Thursday, November 3, 2011

Expectation damages - Commonwealth v Amann Aviation Pty Ltd (1991) 174 CLR 64

I was involved in a matter yesterday where the parties were debating whether loss of profit is capable of being recouped in a contractual damages claim where there is no defined contract price for the term of the contract. This reminded me of the discussions in Commonwealth of Australia v Amann Aviation Pty Ltd (1991) 174 CLR 64, and I thought I would give a brief case note on this.

Amann was a company that entered into a contract with the Commonwealth to provide aerial coastal surveillance for 3 years. The contract provided that if Amann failed to carry out the contract or comply with a condition to his or her satisfaction, the Commonwealth had power to give notice to Amann to show cause why the contract should not be cancelled.

Amann spent a lot of money purchasing aircraft for the contract, however when Amann commenced work under the contract, it didn't have enough aircraft to perform the work. The Commonwealth served a show cause notice, which was invalid. Amann alleged that the show cause notice was a repudiation of the contract and Amann terminated the contract. Amann sought damages for breach.

The primary Judge held that if the contract ran its full term Amann would have made a profit of $820,000 but because there was a 50% chance of the Commonwealth terminating the contract, the damages had to be reduced by half. The primary Judge awarded Amann damages for loss of profit but declined to award wasted expenditure, which represented the bulk of the damages claim. On appeal the Full Court awarded Amann damages inclusive of wasted expenditure. On appeal to the High Court, Amann was allowed wasted expenditure.
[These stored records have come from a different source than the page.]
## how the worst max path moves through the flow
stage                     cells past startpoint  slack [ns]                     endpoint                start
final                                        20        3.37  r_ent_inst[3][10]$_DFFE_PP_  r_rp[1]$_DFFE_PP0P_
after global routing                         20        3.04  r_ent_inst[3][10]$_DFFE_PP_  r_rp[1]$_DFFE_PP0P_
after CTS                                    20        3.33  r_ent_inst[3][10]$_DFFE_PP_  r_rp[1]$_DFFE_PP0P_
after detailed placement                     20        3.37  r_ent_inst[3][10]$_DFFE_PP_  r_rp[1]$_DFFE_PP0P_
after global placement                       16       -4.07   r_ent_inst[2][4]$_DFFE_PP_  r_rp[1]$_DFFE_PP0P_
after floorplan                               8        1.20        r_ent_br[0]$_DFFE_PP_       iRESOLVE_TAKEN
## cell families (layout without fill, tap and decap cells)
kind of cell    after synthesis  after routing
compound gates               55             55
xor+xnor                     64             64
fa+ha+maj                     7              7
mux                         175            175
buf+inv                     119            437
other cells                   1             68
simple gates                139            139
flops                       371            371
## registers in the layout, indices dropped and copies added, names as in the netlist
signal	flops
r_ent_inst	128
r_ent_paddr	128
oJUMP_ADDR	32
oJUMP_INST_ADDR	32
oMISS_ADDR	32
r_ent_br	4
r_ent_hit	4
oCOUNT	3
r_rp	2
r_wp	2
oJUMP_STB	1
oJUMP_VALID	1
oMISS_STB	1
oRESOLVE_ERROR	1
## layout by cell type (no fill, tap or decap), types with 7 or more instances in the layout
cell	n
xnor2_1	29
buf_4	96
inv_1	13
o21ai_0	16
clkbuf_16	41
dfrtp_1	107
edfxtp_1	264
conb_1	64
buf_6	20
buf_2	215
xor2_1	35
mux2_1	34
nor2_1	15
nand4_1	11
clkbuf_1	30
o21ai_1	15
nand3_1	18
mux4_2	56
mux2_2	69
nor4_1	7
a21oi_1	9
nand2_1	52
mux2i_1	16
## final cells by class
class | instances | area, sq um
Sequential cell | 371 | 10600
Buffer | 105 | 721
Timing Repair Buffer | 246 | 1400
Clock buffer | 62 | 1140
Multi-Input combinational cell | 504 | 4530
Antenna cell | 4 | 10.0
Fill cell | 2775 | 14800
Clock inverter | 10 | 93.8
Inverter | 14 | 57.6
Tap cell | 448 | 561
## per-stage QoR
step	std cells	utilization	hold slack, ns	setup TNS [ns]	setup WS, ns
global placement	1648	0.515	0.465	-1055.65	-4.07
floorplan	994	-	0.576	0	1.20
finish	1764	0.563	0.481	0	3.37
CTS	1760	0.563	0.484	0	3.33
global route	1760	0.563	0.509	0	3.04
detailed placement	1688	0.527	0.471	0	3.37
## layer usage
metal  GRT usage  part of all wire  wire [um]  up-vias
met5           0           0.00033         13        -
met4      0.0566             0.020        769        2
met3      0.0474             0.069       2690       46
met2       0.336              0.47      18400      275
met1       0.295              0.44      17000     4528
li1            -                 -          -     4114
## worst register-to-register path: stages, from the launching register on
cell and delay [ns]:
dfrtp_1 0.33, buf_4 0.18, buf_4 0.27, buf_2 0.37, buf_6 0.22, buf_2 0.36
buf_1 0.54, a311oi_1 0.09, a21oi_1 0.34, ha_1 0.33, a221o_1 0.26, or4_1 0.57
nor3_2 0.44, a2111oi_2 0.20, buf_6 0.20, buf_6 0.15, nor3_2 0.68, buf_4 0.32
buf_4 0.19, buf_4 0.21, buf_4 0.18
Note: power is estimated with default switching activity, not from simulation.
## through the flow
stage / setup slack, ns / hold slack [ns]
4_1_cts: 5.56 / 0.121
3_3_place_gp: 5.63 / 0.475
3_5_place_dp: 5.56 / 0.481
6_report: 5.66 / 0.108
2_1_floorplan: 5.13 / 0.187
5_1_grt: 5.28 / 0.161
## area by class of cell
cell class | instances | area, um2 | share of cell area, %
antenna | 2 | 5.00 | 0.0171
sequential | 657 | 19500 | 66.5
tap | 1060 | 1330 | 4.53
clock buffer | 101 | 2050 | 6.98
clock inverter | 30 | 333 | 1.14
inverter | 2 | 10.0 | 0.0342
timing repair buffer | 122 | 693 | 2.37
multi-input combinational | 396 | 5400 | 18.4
**src/rtl/tlb_op_ctrl.sv**
```systemverilog
// Sequencer for TLBP/TLBR/TLBWI: snapshots CP0 on acceptance, drives one TLB port for a
// single work cycle, commits results to CP0, then holds a refetch request for TLBR/TLBWI.
module tlb_op_ctrl #(
  parameter int unsigned TLBNUM = 16,
  parameter int unsigned IW     = $clog2(TLBNUM)
) (
  input  logic          clk,
  input  logic          resetn,
  input  logic          op_valid,
  input  logic [1:0]    op_type,
  output logic          op_ready,
  output logic          op_done,
  output logic          busy,
  input  logic          flush,
  output logic          refetch_req,
  input  logic          refetch_ack,
  input  logic [31:0]   cp0_index,
  input  logic [31:0]   cp0_entryhi,
  input  logic [31:0]   cp0_entrylo0,
  input  logic [31:0]   cp0_entrylo1,
  output logic          cp0_index_we,
  output logic [31:0]   cp0_index_wdata,
  output logic          cp0_tlbr_we,
  output logic [31:0]   cp0_entryhi_wdata,
  output logic [31:0]   cp0_entrylo0_wdata,
  output logic [31:0]   cp0_entrylo1_wdata,
  output logic [18:0]   s1_vpn2,
  output logic          s1_odd_page,
  output logic [7:0]    s1_asid,
  input  logic          s1_found,
  input  logic [IW-1:0] s1_index,
  output logic [IW-1:0] r_index,
  input  logic [18:0]   r_vpn2,
  input  logic [7:0]    r_asid,
  input  logic          r_g,
  input  logic [19:0]   r_pfn0,
  input  logic [2:0]    r_c0,
  input  logic          r_d0,
  input  logic          r_v0,
  input  logic [19:0]   r_pfn1,
  input  logic [2:0]    r_c1,
  input  logic          r_d1,
  input  logic          r_v1,
  output logic          we,
  output logic [IW-1:0] w_index,
  output logic [18:0]   w_vpn2,
  output logic [7:0]    w_asid,
  output logic          w_g,
  output logic [19:0]   w_pfn0,
  output logic [2:0]    w_c0,
  output logic          w_d0,
  output logic          w_v0,
  output logic [19:0]   w_pfn1,
  output logic [2:0]    w_c1,
  output logic          w_d1,
  output logic          w_v1
);

  typedef enum logic [2:0] {StIdle, StProbe, StRead, StWrite, StCommit, StRefetch} state_e;

  state_e        state_q, state_d;
  logic [1:0]    type_q;
  logic [IW-1:0] idx_q;
  logic [18:0]   vpn2_q;
  logic [7:0]    asid_q;
  logic [25:0]   lo0_q, lo1_q;
  logic          found_q;
  logic [IW-1:0] sidx_q;
  logic [31:0]   rd_hi_q, rd_lo0_q, rd_lo1_q;
  logic          accept;

  // Only the architecturally meaningful CP0 fields are snapshotted.
  logic unused_cp0;
  assign unused_cp0 = ^{cp0_index[31:IW], cp0_entryhi[12:8], cp0_entrylo0[31:26],
                        cp0_entrylo1[31:26]};

  always_ff @(posedge clk) begin
    if (!resetn) begin
      state_q  <= StIdle;
      type_q   <= 2'b00;
      idx_q    <= '0;
      vpn2_q   <= '0;
      asid_q   <= '0;
      lo0_q    <= '0;
      lo1_q    <= '0;
      found_q  <= 1'b0;
      sidx_q   <= '0;
      rd_hi_q  <= '0;
      rd_lo0_q <= '0;
      rd_lo1_q <= '0;
    end else begin
      state_q <= state_d;
      if (accept) begin
        type_q <= op_type;
        idx_q  <= cp0_index[IW-1:0];
        vpn2_q <= cp0_entryhi[31:13];
        asid_q <= cp0_entryhi[7:0];
        lo0_q  <= cp0_entrylo0[25:0];
        lo1_q  <= cp0_entrylo1[25:0];
      end
      if (state_q == StProbe) begin
        found_q <= s1_found;
        sidx_q  <= s1_index;
      end
      if (state_q == StRead) begin
        rd_hi_q  <= {r_vpn2, 5'b0, r_asid};
        rd_lo0_q <= {6'b0, r_pfn0, r_c0, r_d0, r_v0, r_g};
        rd_lo1_q <= {6'b0, r_pfn1, r_c1, r_d1, r_v1, r_g};
      end
    end
  end

  always_comb begin
    state_d            = state_q;
    op_ready           = (state_q == StIdle) & ~flush;
    accept             = op_ready & op_valid;
    op_done            = 1'b0;
    busy               = (state_q != StIdle);
    refetch_req        = 1'b0;
    cp0_index_we       = 1'b0;
    cp0_index_wdata    = '0;
    cp0_tlbr_we        = 1'b0;
    cp0_entryhi_wdata  = '0;
    cp0_entrylo0_wdata = '0;
    cp0_entrylo1_wdata = '0;
    s1_vpn2            = '0;
    s1_odd_page        = 1'b0;
    s1_asid            = '0;
    r_index            = '0;
    we                 = 1'b0;
    w_index            = '0;
    w_vpn2             = '0;
    w_asid             = '0;
    w_g                = 1'b0;
    {w_pfn0, w_c0, w_d0, w_v0} = '0;
    {w_pfn1, w_c1, w_d1, w_v1} = '0;

    unique case (state_q)
      StIdle: begin
        if (accept) begin
          unique case (op_type)
            2'b01:   state_d = StProbe;
            2'b10:   state_d = StRead;
            2'b11:   state_d = StWrite;
            default: state_d = StCommit;
          endcase
        end
      end
      StProbe: begin
        s1_vpn2 = vpn2_q;
        s1_asid = asid_q;
        state_d = flush ? StIdle : StCommit;
      end
      StRead: begin
        r_index = idx_q;
        state_d = flush ? StIdle : StCommit;
      end
      StWrite: begin
        // Gating by flush keeps a squashed TLBWI from touching the TLB.
        we                         = ~flush;
        w_index                    = idx_q;
        w_vpn2                     = vpn2_q;
        w_asid                     = asid_q;
        w_g                        = lo0_q[0] & lo1_q[0];
        {w_pfn0, w_c0, w_d0, w_v0} = lo0_q[25:1];
        {w_pfn1, w_c1, w_d1, w_v1} = lo1_q[25:1];
        state_d                    = flush ? StIdle : StCommit;
      end
      StCommit: begin
        op_done = 1'b1;
        if (type_q == 2'b01) begin
          cp0_index_we    = 1'b1;
          cp0_index_wdata = {~found_q, {(31-IW){1'b0}}, found_q ? sidx_q : {IW{1'b0}}};
        end
        if (type_q == 2'b10) begin
          cp0_tlbr_we        = 1'b1;
          cp0_entryhi_wdata  = rd_hi_q;
          cp0_entrylo0_wdata = rd_lo0_q;
          cp0_entrylo1_wdata = rd_lo1_q;
        end
        state_d = type_q[1] ? StRefetch : StIdle;
      end
      StRefetch: begin
        refetch_req = 1'b1;
        if (refetch_ack || flush) state_d = StIdle;
      end
      default: state_d = StIdle;
    endcase
  end

endmodule

```
[src/rtl/mc_opclass_dec.sv]
// Combinational opcode classifier: legality, memory access and rd-write class.
module mc_opclass_dec
  import mc_seq_pkg::*;
(
  input  logic [6:0] i_opcode,
  output logic       o_legal,
  output logic       o_is_mem,
  output logic       o_is_store,
  output logic       o_writes_rd
);

  // NOTE: every output gets a default before the case so no path infers a latch.
  always_comb begin
    o_legal     = 1'b0;
    o_is_mem    = 1'b0;
    o_is_store  = 1'b0;
    o_writes_rd = 1'b0;
    case (i_opcode)
      OP_R, OP_IALU, OP_LUI, OP_AUIPC, OP_JAL, OP_JALR: begin
        o_legal     = 1'b1;
        o_writes_rd = 1'b1;
      end
      OP_LOAD: begin
        o_legal     = 1'b1;
        o_is_mem    = 1'b1;
        o_writes_rd = 1'b1;
      end
      OP_STORE: begin
        o_legal    = 1'b1;
        o_is_mem   = 1'b1;
        o_is_store = 1'b1;
      end
      OP_BRANCH: o_legal = 1'b1;
      default: ;
    endcase
  end

endmodule

[src/rtl/mc_seq_ctrl.sv]
// Instruction-phase FSM owning all architectural write strobes, with
// halt / single-step / illegal-trap debug control and retire/cycle counters.
module mc_seq_ctrl
  import mc_seq_pkg::*;
#(
  parameter int CNT_W = 32
) (
  input  logic             clk,
  input  logic             rst,
  input  logic [6:0]       opcode,
  input  logic             halt_req,
  input  logic             step,
  output logic             ir_we,
  output logic             mem_we,
  output logic             rf_we,
  output logic             pc_we,
  output logic [2:0]       state,
  output logic             halted,
  output logic             illegal,
  output logic [CNT_W-1:0] instret,
  output logic [CNT_W-1:0] cycles
);

  seq_state_t       r_state;
  seq_state_t       w_next_state;
  logic             r_step_pend;
  logic             r_illegal;
  logic [CNT_W-1:0] r_instret;
  logic [CNT_W-1:0] r_cycles;

  logic w_legal;
  logic w_is_mem;
  logic w_is_store;
  logic w_writes_rd;

  mc_opclass_dec u_dec (
    .i_opcode    (opcode),
    .o_legal     (w_legal),
    .o_is_mem    (w_is_mem),
    .o_is_store  (w_is_store),
    .o_writes_rd (w_writes_rd)
  );

  always_comb begin
    w_next_state = r_state;
    ir_we        = 1'b0;
    mem_we       = 1'b0;
    rf_we        = 1'b0;
    pc_we        = 1'b0;
    case (r_state)
      S_IF: begin
        ir_we        = 1'b1;
        w_next_state = S_ID;
      end
      S_ID:  w_next_state = w_legal ? S_EX : S_HALT;
      S_EX:  w_next_state = w_is_mem ? S_MEM : S_WB;
      S_MEM: begin
        mem_we       = w_is_store;
        w_next_state = S_WB;
      end
      S_WB: begin
        pc_we        = 1'b1;
        rf_we        = w_writes_rd;
        w_next_state = (halt_req || r_step_pend) ? S_HALT : S_IF;
      end
      S_HALT: begin
        // A trapped core is frozen until reset; otherwise step beats a held halt.
        if (!r_illegal && (step || !halt_req)) w_next_state = S_IF;
      end
      default: w_next_state = S_IF;
    endcase
  end

  // NOTE: sequential state uses non-blocking assignments so every register
  // samples pre-edge values regardless of statement order.
  always_ff @(posedge clk) begin
    if (rst) begin
      r_state     <= S_IF;
      r_step_pend <= 1'b0;
      r_illegal   <= 1'b0;
      r_instret   <= '0;
      r_cycles    <= '0;
    end else begin
      r_state <= w_next_state;
      if (r_state == S_ID && !w_legal) r_illegal <= 1'b1;
      if (r_state == S_HALT && !r_illegal && step) r_step_pend <= 1'b1;
      else if (r_state == S_WB && w_next_state == S_HALT) r_step_pend <= 1'b0;
      if (r_state == S_WB) r_instret <= r_instret + CNT_W'(1);
      if (r_state != S_HALT) r_cycles <= r_cycles + CNT_W'(1);
    end
  end

  assign state   = r_state;
  assign halted  = (r_state == S_HALT);
  assign illegal = r_illegal;
  assign instret = r_instret;
  assign cycles  = r_cycles;

endmodule
$ cat src/rtl/vision_watchdog.sv
// Saturating cycle counter with clear/enable; flags expiry on the cycle
// that makes the waited count reach TIMEOUT.
module vision_watchdog #(
  parameter int TIMEOUT = 65535
) (
  input  logic clk,
  input  logic rst,
  input  logic clr_i,
  input  logic en_i,
  output logic expired_o
);

  localparam int CW = $clog2(TIMEOUT + 1);

  logic [CW-1:0] cnt_q;
  logic [CW-1:0] cnt_d;

  // Next count: clear wins, then count up while enabled, holding at TIMEOUT.
  always_comb begin
    cnt_d = cnt_q;
    if (clr_i) begin
      cnt_d = '0;
    end else if (en_i && (cnt_q != CW'(TIMEOUT))) begin
      cnt_d = cnt_q + CW'(1);
    end else begin
      cnt_d = cnt_q;
    end
  end

  // Counter register.
  always_ff @(posedge clk) begin
    if (rst) begin
      cnt_q <= '0;
    end else begin
      cnt_q <= cnt_d;
    end
  end

  // cnt_q holds cycles already spent; the current cycle is the (cnt_q+1)th.
  assign expired_o = en_i && (cnt_q >= CW'(TIMEOUT - 1));

endmodule

$ cat src/rtl/vision_row_sched.sv
// Frame sequencer: streams each buffered line into vision_core, then
// publishes the core's final feature counts or flags a core timeout.
module vision_row_sched
  import vision_pkg::*;
#(
  parameter int LINE_W  = LINE_W_DEF,
  parameter int ROWS    = ROWS_DEF,
  parameter int ADDR_W  = 8,
  parameter int CNT_W   = CNT_W_DEF,
  parameter int TIMEOUT = 65535
) (
  input  logic              clk,
  input  logic              rst,
  input  logic              frame_start,
  output logic              mem_rd_en,
  output logic [ADDR_W-1:0] mem_rd_addr,
  input  logic [LINE_W-1:0] mem_rd_data,
  output logic [LINE_W-1:0] core_line_pixel,
  output logic              core_start,
  input  logic              core_data_update,
  input  logic              core_stop,
  input  logic [CNT_W-1:0]  core_cout_six,
  input  logic [CNT_W-1:0]  core_cout_o,
  input  logic [CNT_W-1:0]  core_cout_four,
  output logic              busy,
  output logic              res_valid,
  output logic [CNT_W-1:0]  res_six,
  output logic [CNT_W-1:0]  res_o,
  output logic [CNT_W-1:0]  res_four,
  output logic              err,
  output logic              frame_drop
);

  localparam logic [ADDR_W-1:0] LAST_ROW = ADDR_W'(ROWS - 1);

  sched_state_t      state_q;
  logic [ADDR_W-1:0] row_q;
  logic [ADDR_W-1:0] rd_addr_q;
  logic [LINE_W-1:0] line_q;
  logic [CNT_W-1:0]  six_q, o_q, four_q;
  logic              rd_en_q, start_q, valid_q, busy_q, err_q;
  logic              wd_expired;

  vision_watchdog #(.TIMEOUT(TIMEOUT)) u_watchdog (
    .clk       (clk),
    .rst       (rst),
    .clr_i     (state_q == START),
    .en_i      (is_waiting(state_q)),
    .expired_o (wd_expired)
  );

  // Sequencer FSM; every output is registered alongside the state.
  always_ff @(posedge clk) begin
    if (rst) begin
      state_q   <= IDLE;
      row_q     <= '0;
      rd_addr_q <= '0;
      line_q    <= '0;
      six_q     <= '0;
      o_q       <= '0;
      four_q    <= '0;
      rd_en_q   <= 1'b0;
      start_q   <= 1'b0;
      valid_q   <= 1'b0;
      busy_q    <= 1'b0;
      err_q     <= 1'b0;
    end else begin
      rd_en_q <= 1'b0;
      start_q <= 1'b0;
      valid_q <= 1'b0;
      case (state_q)
        IDLE: begin
          if (frame_start) begin
            row_q     <= '0;
            rd_addr_q <= '0;
            rd_en_q   <= 1'b1;
            err_q     <= 1'b0;
            busy_q    <= 1'b1;
            state_q   <= FETCH;
          end
        end
        FETCH: state_q <= LOAD;
        LOAD: begin
          line_q  <= mem_rd_data;
          start_q <= 1'b1;
          state_q <= START;
        end
        START: state_q <= WAIT_UPD;
        WAIT_UPD, DRAIN: begin
          // Counts are captured on the stop cycle so res_* and res_valid align.
          if (core_stop) begin
            six_q   <= core_cout_six;
            o_q     <= core_cout_o;
            four_q  <= core_cout_four;
            valid_q <= 1'b1;
            state_q <= CAPTURE;
          end else if ((state_q == WAIT_UPD) && core_data_update) begin
            if (row_q != LAST_ROW) begin
              row_q     <= row_q + ADDR_W'(1);
              rd_addr_q <= row_q + ADDR_W'(1);
              rd_en_q   <= 1'b1;
              state_q   <= FETCH;
            end else begin
              state_q <= DRAIN;
            end
          end else if (wd_expired) begin
            err_q   <= 1'b1;
            state_q <= ABORT;
          end
        end
        CAPTURE, ABORT: begin
          busy_q  <= 1'b0;
          state_q <= IDLE;
        end
        default: begin
          busy_q  <= 1'b0;
          state_q <= IDLE;
        end
      endcase
    end
  end

  assign mem_rd_en       = rd_en_q;
  assign mem_rd_addr     = rd_addr_q;
  assign core_line_pixel = line_q;
  assign core_start      = start_q;
  assign busy            = busy_q;
  assign res_valid       = valid_q;
  assign res_six         = six_q;
  assign res_o           = o_q;
  assign res_four        = four_q;
  assign err             = err_q;
  // A refused frame must be reported in the cycle it is offered.
  assign frame_drop      = frame_start & busy_q;

endmodule

$ cat config.mk
export PLATFORM = sky130hd
export DESIGN_NAME = vision_row_sched
export DESIGN_NICKNAME = d
export VERILOG_FILES = /design/src/rtl/vision_pkg.sv /design/src/rtl/vision_watchdog.sv /design/src/rtl/vision_row_sched.sv
export SDC_FILE = /design/constraint.sdc
export NUM_CORES = 1
export LEC_CHECK = 0
export ABC_AREA = 1
export CAP_MARGIN = 20
export CORE_AREA = 2 2 293 295
export DETAILED_ROUTE_END_ITERATION = 12
export DIE_AREA = 0 0 295 297
export DONT_BUFFER_PORTS = 1
export GPL_TIMING_DRIVEN = 0
export SLEW_MARGIN = 20
export SYNTH_ARGS = -nofsm -noshare
export SYNTH_HDL_FRONTEND = slang
export SYNTH_HIERARCHICAL = 1
export SYNTH_SLANG_ARGS = --single-unit
$ cat constraint.sdc
create_clock -name clk -period 2.1 [get_ports clk]
set_input_delay 0.315 -clock clk [delete_from_list [all_inputs] [get_ports clk]]
set_output_delay 0.315 -clock clk [all_outputs]
set_load 0.1 [all_outputs]
==> config.mk <==
export PLATFORM = sky130hd
export DESIGN_NAME = nfca_rx_formatter
export DESIGN_NICKNAME = d
export VERILOG_FILES = /design/src/rtl/nfca_fmt_pkg.sv /design/src/rtl/sync_fifo_sr.sv /design/src/rtl/nfca_rx_formatter.sv
export SDC_FILE = /design/constraint.sdc
export NUM_CORES = 2
export LEC_CHECK = 0
export CORE_MARGIN = 1
export CORE_UTILIZATION = 35
export DETAILED_ROUTE_END_ITERATION = 12
export GPL_ROUTABILITY_DRIVEN = 1
export PLACE_DENSITY = 0.54
export SLEW_MARGIN = 10
export SYNTH_ARGS = -nofsm -noshare
export SYNTH_HDL_FRONTEND = slang
export SYNTH_SLANG_ARGS = --single-unit
==> constraint.sdc <==
create_clock -name clk -period 15.8 [get_ports clk]
set_clock_uncertainty 0.15 [all_clocks]
set_input_delay 3.16 -clock clk [delete_from_list [all_inputs] [get_ports clk]]
set_output_delay 3.16 -clock clk [all_outputs]
set_load 0.01 [all_outputs]
==> src/rtl/nfca_fmt_pkg.sv <==
// Shared types and character constants for the NFC-A receive formatter.
// An entry is one received byte (or a no-card event) plus its frame status.
package nfca_fmt_pkg;

  typedef struct packed {
    logic [7:0] data;
    logic       last;
    logic [3:0] lastb;
    logic       err;
    logic       col;
    logic       nocard;
  } fmt_entry_t;

  localparam int ENTRY_W = $bits(fmt_entry_t);

  typedef enum logic [3:0] {
    IDLE, HI, LO, MARK, MARKB, CR, TAIL, BIN_D, BIN_F
  } fmt_state_t;

  localparam logic [7:0] CH_ERR    = 8'h65;  // 'e'
  localparam logic [7:0] CH_COL    = 8'h63;  // 'c'
  localparam logic [7:0] CH_BITS   = 8'h3A;  // ':'
  localparam logic [7:0] CH_NOCARD = 8'h6E;  // 'n'
  localparam logic [7:0] CH_SP     = 8'h20;
  localparam logic [7:0] CH_CR     = 8'h0D;
  localparam logic [7:0] CH_LF     = 8'h0A;

  localparam logic [3:0] FULL_BYTE = 4'd8;

  function automatic logic [7:0] hex2ascii(input logic [3:0] n);
    return (n < 4'd10) ? 8'h30 + {4'h0, n} : 8'h37 + {4'h0, n};
  endfunction

endpackage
Referring to Robinson v Harman (1848) 1 Ex. 850, Mason CJ and Dawson J (at p80) set out the principle for the recovery of expectation damages (which usually takes the form of loss of profit):
The general rule at common law, as stated by Parke B. in Robinson v Harman, is "that where a party sustains a loss by reason of a breach of contract, he is, so far as money can do it, to be placed in the same situation, with respect to damages, as if the contract had been performed". This statement of principle has been accepted and applied in Australia. 
The award of damages for breach of contract protects a plaintiff's expectation of receiving the defendant's performance. That expectation arises out of or is created by the contract. Hence, damages for breach of contract are often described as "expectation damages". The onus of proving damages sustained lies on a plaintiff and the amount of damages awarded will be commensurate with the plaintiff's expectation, objectively determined, rather than subjectively ascertained. That is to say, a plaintiff must prove, on the balance of probabilities, that his or her expectation of a certain outcome, as a result of performance of the contract, had a likelihood of attainment rather than being mere expectation.
In the ordinary course of commercial dealings, a party supplying goods or rendering services will enter into a contract with a view to securing a profit, that is to say, that party will expect a certain margin of gain to be achieved in addition to the recouping of any expenses reasonably incurred by it in the discharge of its contractual obligations. It is for this reason that expectation damages are often described as damages for loss of profits. Damages recoverable as lost profits are constituted by the combination of expenses justifiably incurred by a plaintiff in the discharge of contractual obligations and any amount by which gross receipts would have exceeded those expenses. This second amount is the net profit.